[Dataset items]
<<<<
===== src/rtl/alu.sv =====
// Execute-stage integer ALU: one registered result per clock, plus negative/zero flags.
// Synchronous active-low reset clears the result and reports zero.
module alu #(
  parameter int WIDTH = 32
) (
  input  logic             clk,
  input  logic             rst_n,
  input  logic [WIDTH-1:0] in1,
  input  logic [WIDTH-1:0] in2,
  input  logic [3:0]       op,
  output logic [WIDTH-1:0] result,
  output logic             negative,
  output logic             zero
);

  localparam int SHW = $clog2(WIDTH);

  localparam logic [3:0] OP_ADD  = 4'b0000;
  localparam logic [3:0] OP_SUB  = 4'b0001;
  localparam logic [3:0] OP_SLL  = 4'b0010;
  localparam logic [3:0] OP_SLT  = 4'b0011;
  localparam logic [3:0] OP_SLTU = 4'b0100;
  localparam logic [3:0] OP_XOR  = 4'b0101;
  localparam logic [3:0] OP_SRL  = 4'b0110;
  localparam logic [3:0] OP_SRA  = 4'b0111;
  localparam logic [3:0] OP_OR   = 4'b1000;
  localparam logic [3:0] OP_AND  = 4'b1001;

  logic [SHW-1:0]   shamt;
  logic             lt_s, lt_u;
  logic [WIDTH-1:0] res_d;

  // Only the low bits of in2 select the shift distance; the rest are ignored.
  assign shamt = in2[SHW-1:0];
  assign lt_s  = $signed(in1) < $signed(in2);
  assign lt_u  = in1 < in2;

  always_comb begin
    res_d = '0;
    case (op)
      OP_ADD:  res_d = in1 + in2;
      OP_SUB:  res_d = in1 - in2;
      OP_SLL:  res_d = in1 << shamt;
      OP_SLT:  res_d = {{(WIDTH-1){1'b0}}, lt_s};
      OP_SLTU: res_d = {{(WIDTH-1){1'b0}}, lt_u};
      OP_XOR:  res_d = in1 ^ in2;
      OP_SRL:  res_d = in1 >> shamt;
      OP_SRA:  res_d = $unsigned($signed(in1) >>> shamt);
      OP_OR:   res_d = in1 | in2;
      OP_AND:  res_d = in1 & in2;
      default: res_d = '0;
    endcase
  end

  always_ff @(posedge clk) begin
    if (!rst_n) begin
      result   <= '0;
      negative <= 1'b0;
      zero     <= 1'b1;
    end else begin
      result   <= res_d;
      negative <= res_d[WIDTH-1];
      zero     <= (res_d == '0);
    end
  end

endmodule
>>>>
_EXERCISE DESCRIPTION_. From the first line above through the line that contains "output logic [WIDTH-1:0]", quote each line exactly. Output nothing more.

_RESULT_.
===== src/rtl/alu.sv =====
// Execute-stage integer ALU: one registered result per clock, plus negative/zero flags.
// Synchronous active-low reset clears the result and reports zero.
module alu #(
  parameter int WIDTH = 32
) (
  input  logic             clk,
  input  logic             rst_n,
  input  logic [WIDTH-1:0] in1,
  input  logic [WIDTH-1:0] in2,
  input  logic [3:0]       op,
  output logic [WIDTH-1:0] result,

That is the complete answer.